Task instructions:
Look through the data and write out every line with the word "nlen" in it.

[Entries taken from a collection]
▼

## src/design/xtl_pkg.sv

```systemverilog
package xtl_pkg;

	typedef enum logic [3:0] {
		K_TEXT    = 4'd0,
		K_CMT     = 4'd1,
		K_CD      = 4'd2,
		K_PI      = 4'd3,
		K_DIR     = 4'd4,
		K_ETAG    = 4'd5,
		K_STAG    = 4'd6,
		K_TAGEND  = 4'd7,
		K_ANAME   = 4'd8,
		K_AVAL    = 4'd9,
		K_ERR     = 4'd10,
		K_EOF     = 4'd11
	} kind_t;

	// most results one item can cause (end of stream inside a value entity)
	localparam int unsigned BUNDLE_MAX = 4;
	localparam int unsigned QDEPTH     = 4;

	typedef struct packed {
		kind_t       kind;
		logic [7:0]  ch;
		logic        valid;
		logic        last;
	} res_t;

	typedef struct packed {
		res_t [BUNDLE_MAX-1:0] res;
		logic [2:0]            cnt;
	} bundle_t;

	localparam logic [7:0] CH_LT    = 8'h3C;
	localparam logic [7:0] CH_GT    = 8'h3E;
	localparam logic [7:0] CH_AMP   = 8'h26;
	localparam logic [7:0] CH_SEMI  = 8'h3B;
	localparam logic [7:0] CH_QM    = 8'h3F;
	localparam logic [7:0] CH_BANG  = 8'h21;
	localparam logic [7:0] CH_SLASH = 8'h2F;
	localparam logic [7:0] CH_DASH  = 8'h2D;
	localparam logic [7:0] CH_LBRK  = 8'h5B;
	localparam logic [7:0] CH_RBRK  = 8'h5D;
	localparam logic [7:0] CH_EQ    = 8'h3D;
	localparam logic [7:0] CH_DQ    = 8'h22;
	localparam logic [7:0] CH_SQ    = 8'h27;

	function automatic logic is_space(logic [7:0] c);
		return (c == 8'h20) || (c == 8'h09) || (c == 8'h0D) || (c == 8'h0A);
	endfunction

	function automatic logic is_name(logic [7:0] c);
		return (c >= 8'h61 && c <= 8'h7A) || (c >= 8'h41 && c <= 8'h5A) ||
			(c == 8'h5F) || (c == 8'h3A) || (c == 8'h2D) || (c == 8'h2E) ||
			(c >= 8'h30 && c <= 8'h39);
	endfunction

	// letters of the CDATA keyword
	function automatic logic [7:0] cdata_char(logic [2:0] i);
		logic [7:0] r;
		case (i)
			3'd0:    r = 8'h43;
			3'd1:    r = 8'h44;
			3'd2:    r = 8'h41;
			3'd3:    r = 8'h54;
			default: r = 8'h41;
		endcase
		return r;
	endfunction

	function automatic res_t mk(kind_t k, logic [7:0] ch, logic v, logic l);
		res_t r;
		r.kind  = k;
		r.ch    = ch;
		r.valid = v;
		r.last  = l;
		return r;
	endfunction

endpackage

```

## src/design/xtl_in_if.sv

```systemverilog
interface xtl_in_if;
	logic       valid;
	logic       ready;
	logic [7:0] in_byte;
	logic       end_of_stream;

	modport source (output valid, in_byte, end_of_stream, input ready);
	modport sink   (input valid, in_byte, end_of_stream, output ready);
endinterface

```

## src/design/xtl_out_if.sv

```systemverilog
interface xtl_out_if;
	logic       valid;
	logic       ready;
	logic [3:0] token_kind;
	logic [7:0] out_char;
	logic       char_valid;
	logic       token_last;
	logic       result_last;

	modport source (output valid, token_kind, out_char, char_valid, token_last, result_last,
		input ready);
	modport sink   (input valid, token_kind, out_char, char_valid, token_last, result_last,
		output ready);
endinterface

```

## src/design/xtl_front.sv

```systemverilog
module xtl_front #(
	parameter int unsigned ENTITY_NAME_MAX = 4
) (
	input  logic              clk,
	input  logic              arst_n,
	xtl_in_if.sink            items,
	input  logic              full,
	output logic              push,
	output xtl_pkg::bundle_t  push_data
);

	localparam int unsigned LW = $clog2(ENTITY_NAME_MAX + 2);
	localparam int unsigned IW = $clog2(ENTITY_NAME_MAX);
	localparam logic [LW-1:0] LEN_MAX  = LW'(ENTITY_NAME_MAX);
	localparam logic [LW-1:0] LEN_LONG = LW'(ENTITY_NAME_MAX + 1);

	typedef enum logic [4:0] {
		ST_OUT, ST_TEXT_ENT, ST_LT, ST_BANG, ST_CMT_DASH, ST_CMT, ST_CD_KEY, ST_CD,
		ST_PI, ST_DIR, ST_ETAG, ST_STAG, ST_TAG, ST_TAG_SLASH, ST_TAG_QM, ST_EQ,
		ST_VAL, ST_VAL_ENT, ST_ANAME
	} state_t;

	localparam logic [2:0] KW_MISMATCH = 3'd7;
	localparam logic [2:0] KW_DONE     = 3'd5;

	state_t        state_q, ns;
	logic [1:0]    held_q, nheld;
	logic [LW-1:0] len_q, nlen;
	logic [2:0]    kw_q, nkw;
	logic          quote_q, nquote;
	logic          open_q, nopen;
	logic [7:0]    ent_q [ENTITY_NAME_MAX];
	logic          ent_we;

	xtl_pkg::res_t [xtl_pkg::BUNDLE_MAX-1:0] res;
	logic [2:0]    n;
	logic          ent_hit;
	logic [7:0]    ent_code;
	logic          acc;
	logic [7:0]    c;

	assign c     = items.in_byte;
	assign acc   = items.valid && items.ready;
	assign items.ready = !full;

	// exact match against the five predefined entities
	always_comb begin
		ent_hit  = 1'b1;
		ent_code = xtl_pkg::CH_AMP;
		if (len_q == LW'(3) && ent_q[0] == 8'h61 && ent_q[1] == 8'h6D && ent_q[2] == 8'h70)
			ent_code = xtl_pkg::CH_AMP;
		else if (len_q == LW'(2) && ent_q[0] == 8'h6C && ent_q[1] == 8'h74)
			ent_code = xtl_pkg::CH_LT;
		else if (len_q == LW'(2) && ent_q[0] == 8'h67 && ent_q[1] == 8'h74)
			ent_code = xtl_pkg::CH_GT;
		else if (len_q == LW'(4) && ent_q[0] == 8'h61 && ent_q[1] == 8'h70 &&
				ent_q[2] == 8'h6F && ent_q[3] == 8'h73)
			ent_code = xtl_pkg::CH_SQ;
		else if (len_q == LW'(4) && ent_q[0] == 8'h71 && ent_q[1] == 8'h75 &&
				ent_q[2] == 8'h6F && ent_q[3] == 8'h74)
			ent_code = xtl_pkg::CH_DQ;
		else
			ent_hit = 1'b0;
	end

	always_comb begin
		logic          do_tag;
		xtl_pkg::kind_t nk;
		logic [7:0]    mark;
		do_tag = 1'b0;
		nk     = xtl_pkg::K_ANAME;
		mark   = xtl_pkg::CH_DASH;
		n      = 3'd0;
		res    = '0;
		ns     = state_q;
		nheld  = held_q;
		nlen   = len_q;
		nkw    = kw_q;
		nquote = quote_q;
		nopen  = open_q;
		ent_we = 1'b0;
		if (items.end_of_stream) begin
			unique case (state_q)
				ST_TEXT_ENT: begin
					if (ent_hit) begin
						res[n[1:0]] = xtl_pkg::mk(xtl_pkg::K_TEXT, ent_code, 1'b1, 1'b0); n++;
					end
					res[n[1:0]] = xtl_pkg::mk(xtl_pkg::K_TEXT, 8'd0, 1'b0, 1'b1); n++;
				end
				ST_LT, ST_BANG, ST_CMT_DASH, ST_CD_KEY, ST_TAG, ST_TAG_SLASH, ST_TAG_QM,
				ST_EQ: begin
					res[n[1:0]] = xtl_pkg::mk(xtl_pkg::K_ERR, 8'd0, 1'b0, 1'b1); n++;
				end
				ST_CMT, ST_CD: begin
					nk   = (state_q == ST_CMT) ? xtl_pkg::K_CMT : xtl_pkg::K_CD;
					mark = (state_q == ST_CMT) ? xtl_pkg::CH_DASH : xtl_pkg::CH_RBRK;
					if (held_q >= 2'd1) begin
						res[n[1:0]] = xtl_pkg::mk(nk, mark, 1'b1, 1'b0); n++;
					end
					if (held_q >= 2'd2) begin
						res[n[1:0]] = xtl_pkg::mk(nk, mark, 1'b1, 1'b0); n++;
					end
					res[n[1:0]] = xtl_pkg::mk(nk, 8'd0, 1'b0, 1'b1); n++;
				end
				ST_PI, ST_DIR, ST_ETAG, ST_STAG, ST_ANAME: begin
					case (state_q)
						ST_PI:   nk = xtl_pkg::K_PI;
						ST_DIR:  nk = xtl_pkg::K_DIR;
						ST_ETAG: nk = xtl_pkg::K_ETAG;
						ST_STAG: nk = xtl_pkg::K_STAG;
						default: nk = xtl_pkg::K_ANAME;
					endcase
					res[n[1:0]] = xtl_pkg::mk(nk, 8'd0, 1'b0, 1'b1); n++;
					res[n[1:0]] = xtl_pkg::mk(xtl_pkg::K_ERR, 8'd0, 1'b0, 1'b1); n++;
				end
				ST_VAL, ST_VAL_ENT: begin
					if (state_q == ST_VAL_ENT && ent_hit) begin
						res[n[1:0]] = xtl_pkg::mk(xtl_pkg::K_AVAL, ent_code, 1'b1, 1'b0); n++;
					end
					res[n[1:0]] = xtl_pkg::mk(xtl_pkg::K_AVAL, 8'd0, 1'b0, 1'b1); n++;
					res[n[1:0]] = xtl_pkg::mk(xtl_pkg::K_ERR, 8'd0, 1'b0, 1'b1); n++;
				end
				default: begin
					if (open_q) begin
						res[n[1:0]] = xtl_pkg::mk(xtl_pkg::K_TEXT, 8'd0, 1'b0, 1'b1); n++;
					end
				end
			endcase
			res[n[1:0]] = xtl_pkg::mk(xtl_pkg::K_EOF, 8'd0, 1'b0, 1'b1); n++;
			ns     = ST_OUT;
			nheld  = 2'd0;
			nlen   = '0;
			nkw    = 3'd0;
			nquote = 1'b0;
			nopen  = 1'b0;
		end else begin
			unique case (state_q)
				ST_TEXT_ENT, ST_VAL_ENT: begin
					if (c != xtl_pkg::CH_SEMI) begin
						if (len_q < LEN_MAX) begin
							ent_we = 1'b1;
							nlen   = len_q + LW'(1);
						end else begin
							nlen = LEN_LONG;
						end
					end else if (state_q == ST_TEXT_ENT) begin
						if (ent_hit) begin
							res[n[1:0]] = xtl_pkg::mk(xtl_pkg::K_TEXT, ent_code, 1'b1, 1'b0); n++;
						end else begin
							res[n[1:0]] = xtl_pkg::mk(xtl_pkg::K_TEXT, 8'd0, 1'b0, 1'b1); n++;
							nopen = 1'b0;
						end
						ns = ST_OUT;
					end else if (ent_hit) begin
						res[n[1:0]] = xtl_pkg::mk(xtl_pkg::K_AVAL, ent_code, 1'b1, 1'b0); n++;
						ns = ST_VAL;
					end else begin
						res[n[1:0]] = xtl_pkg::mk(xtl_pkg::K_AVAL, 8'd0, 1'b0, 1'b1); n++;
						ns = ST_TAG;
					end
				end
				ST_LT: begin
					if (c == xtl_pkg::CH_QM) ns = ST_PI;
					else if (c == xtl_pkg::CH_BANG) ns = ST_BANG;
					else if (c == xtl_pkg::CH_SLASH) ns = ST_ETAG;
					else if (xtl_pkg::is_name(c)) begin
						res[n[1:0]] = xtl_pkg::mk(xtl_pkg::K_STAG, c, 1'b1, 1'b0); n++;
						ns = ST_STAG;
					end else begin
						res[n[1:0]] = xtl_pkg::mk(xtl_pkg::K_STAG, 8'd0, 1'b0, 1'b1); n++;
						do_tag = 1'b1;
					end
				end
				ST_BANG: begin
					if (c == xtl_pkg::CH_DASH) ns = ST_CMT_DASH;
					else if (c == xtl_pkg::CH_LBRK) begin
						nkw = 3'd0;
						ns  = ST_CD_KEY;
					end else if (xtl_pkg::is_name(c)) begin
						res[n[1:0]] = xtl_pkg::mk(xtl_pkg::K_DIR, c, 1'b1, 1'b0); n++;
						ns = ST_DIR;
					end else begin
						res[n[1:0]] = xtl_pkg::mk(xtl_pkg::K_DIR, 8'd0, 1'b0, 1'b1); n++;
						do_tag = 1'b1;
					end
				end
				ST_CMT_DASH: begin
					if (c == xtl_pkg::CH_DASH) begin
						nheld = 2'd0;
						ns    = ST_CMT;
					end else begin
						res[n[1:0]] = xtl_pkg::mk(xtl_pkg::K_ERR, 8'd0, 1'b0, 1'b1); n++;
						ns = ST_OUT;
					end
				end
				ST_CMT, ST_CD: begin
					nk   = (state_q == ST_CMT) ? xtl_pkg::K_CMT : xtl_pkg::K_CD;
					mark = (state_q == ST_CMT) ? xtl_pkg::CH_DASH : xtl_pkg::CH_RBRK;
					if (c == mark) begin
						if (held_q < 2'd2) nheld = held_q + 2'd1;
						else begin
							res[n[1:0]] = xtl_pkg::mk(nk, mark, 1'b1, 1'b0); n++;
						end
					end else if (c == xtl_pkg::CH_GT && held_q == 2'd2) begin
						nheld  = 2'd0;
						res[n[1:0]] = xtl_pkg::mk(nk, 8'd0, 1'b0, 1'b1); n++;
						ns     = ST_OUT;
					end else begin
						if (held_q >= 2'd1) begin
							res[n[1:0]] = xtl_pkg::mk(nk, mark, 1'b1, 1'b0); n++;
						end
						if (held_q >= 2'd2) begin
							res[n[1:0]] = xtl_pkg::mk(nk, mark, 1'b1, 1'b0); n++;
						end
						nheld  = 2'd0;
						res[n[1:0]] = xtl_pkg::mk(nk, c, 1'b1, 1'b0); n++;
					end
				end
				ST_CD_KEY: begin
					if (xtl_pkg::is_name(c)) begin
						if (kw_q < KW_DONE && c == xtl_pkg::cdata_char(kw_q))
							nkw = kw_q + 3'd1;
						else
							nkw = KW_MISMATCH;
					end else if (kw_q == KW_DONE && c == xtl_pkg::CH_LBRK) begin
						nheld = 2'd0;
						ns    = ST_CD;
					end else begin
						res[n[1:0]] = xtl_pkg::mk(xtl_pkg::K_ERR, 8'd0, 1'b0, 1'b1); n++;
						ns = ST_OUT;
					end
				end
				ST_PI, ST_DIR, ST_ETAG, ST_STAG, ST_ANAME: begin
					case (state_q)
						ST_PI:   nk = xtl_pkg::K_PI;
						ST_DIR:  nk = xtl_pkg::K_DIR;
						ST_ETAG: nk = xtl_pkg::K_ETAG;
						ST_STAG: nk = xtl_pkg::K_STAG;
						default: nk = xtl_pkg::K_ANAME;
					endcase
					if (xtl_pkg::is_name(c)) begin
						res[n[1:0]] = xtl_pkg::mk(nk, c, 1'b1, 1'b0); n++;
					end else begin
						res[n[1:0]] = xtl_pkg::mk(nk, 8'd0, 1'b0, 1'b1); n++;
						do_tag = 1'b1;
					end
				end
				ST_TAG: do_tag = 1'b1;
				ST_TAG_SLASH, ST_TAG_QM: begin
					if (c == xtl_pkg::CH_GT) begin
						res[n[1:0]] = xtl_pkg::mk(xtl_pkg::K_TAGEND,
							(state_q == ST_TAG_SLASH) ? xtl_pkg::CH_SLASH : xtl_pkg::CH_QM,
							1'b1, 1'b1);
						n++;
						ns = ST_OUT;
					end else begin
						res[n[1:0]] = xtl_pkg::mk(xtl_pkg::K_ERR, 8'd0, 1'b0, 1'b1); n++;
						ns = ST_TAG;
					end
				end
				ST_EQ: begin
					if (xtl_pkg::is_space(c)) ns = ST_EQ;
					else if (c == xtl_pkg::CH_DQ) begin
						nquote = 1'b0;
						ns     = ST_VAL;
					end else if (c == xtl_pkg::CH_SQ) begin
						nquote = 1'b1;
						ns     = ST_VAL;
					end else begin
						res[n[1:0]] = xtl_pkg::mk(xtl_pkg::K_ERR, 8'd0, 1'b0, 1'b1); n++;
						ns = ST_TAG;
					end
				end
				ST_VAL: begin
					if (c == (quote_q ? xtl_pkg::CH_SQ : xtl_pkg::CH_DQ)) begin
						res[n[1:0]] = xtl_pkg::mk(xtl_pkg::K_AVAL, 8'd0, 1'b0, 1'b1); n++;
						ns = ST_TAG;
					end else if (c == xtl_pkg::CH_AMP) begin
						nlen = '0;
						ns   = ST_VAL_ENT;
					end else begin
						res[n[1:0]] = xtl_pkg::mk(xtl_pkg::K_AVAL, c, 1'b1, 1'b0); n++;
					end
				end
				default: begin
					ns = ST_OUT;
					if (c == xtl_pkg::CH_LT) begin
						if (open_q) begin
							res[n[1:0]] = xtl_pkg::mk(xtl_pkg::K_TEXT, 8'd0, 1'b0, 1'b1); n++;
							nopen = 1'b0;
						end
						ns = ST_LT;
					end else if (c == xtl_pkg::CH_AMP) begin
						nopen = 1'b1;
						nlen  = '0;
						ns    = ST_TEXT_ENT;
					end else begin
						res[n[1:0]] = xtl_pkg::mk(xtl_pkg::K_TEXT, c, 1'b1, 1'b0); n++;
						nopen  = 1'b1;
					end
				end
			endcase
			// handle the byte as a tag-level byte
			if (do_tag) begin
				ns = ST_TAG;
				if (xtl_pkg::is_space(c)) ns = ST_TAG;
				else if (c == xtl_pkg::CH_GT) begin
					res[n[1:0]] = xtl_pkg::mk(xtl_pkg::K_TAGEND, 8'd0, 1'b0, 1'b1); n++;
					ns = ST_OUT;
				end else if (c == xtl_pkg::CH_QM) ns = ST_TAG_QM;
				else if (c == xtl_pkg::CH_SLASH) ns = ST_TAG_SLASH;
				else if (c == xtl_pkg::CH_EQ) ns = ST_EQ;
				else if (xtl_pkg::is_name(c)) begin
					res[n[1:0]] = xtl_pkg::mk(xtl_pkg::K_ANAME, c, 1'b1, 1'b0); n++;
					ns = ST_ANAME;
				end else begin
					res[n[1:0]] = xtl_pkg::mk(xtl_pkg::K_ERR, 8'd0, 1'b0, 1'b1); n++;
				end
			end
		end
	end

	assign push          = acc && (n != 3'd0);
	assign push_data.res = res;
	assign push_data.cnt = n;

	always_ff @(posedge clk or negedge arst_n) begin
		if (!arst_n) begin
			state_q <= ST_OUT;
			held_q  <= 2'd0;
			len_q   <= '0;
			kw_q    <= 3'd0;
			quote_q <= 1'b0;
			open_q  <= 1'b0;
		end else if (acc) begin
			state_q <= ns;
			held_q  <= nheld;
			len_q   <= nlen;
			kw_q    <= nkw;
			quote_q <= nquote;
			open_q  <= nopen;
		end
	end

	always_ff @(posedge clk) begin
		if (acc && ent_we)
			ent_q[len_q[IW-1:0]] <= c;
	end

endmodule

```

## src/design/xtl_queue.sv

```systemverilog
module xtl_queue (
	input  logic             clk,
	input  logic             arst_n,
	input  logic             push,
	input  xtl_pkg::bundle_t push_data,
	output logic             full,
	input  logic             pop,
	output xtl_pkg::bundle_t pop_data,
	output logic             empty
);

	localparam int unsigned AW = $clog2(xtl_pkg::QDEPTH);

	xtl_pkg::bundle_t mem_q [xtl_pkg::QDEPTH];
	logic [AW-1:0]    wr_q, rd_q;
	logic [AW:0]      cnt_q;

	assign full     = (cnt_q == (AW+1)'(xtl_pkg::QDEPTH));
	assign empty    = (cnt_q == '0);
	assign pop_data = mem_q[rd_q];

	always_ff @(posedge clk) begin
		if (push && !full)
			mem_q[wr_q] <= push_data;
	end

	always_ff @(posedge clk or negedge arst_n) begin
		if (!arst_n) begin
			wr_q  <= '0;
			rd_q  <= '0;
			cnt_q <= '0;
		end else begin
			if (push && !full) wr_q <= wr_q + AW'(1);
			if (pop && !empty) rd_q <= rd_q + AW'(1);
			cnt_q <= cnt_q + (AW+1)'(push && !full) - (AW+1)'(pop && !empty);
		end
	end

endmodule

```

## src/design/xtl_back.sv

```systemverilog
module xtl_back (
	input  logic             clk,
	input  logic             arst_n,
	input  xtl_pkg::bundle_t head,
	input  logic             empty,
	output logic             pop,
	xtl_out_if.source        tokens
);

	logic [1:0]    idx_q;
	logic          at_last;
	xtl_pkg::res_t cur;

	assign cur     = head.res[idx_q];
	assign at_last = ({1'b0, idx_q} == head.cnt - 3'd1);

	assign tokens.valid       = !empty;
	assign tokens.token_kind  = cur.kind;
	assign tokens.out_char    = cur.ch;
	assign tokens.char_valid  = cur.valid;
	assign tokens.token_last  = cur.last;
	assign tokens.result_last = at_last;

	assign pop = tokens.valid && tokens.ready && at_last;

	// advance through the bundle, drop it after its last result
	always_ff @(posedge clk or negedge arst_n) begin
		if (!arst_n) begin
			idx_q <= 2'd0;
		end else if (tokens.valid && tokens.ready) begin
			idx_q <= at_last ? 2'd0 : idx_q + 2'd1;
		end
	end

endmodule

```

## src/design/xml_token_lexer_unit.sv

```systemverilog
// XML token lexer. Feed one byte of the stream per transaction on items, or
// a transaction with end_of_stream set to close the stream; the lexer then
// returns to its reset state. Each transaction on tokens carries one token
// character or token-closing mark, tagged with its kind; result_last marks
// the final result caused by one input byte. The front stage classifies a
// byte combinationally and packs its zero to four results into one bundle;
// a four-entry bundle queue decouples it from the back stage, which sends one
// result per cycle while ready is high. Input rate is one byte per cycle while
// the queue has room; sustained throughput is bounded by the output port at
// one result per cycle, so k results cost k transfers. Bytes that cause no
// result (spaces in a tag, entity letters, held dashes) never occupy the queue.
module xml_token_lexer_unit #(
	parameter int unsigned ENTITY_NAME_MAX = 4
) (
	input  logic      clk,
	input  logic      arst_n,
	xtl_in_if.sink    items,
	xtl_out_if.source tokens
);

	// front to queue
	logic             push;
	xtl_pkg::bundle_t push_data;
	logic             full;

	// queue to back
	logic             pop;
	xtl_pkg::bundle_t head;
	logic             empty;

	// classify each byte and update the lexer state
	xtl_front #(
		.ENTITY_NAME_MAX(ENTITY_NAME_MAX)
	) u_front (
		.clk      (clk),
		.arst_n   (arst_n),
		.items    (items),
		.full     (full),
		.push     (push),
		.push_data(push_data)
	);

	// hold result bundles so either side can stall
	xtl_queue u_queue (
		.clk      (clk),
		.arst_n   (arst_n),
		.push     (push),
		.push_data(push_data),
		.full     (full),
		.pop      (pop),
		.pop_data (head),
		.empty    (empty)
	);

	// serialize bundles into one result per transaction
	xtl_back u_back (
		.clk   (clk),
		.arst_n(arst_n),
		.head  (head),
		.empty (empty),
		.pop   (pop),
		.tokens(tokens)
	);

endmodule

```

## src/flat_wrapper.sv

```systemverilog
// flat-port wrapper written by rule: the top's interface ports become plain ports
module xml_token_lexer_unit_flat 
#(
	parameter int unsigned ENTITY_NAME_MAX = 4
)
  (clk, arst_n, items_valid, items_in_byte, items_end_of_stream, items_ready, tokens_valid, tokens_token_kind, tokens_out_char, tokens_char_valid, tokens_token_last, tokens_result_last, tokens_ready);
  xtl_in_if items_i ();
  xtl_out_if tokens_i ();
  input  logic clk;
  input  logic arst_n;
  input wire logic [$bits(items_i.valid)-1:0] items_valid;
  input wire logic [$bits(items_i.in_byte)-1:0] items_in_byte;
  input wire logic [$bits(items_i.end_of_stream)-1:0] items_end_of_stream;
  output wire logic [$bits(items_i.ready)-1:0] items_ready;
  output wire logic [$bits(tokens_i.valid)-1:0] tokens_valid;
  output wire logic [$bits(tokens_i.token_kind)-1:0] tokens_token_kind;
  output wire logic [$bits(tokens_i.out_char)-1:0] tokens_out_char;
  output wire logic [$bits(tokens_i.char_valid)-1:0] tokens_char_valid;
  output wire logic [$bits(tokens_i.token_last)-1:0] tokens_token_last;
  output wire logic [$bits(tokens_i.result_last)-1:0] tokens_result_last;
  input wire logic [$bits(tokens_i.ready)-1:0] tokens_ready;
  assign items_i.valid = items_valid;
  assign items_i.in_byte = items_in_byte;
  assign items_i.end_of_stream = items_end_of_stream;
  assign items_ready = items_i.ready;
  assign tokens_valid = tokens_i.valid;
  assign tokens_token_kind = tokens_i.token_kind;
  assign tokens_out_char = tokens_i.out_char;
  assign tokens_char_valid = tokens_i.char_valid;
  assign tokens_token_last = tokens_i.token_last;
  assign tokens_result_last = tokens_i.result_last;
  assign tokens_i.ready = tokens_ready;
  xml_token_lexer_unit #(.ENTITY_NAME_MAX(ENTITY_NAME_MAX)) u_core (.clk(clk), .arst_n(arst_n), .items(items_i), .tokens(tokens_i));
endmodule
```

▲

Solution for this exercise:
	logic [LW-1:0] len_q, nlen;
		nlen   = len_q;
			nlen   = '0;
							nlen   = len_q + LW'(1);
							nlen = LEN_LONG;
						nlen = '0;
						nlen  = '0;
			len_q   <= nlen;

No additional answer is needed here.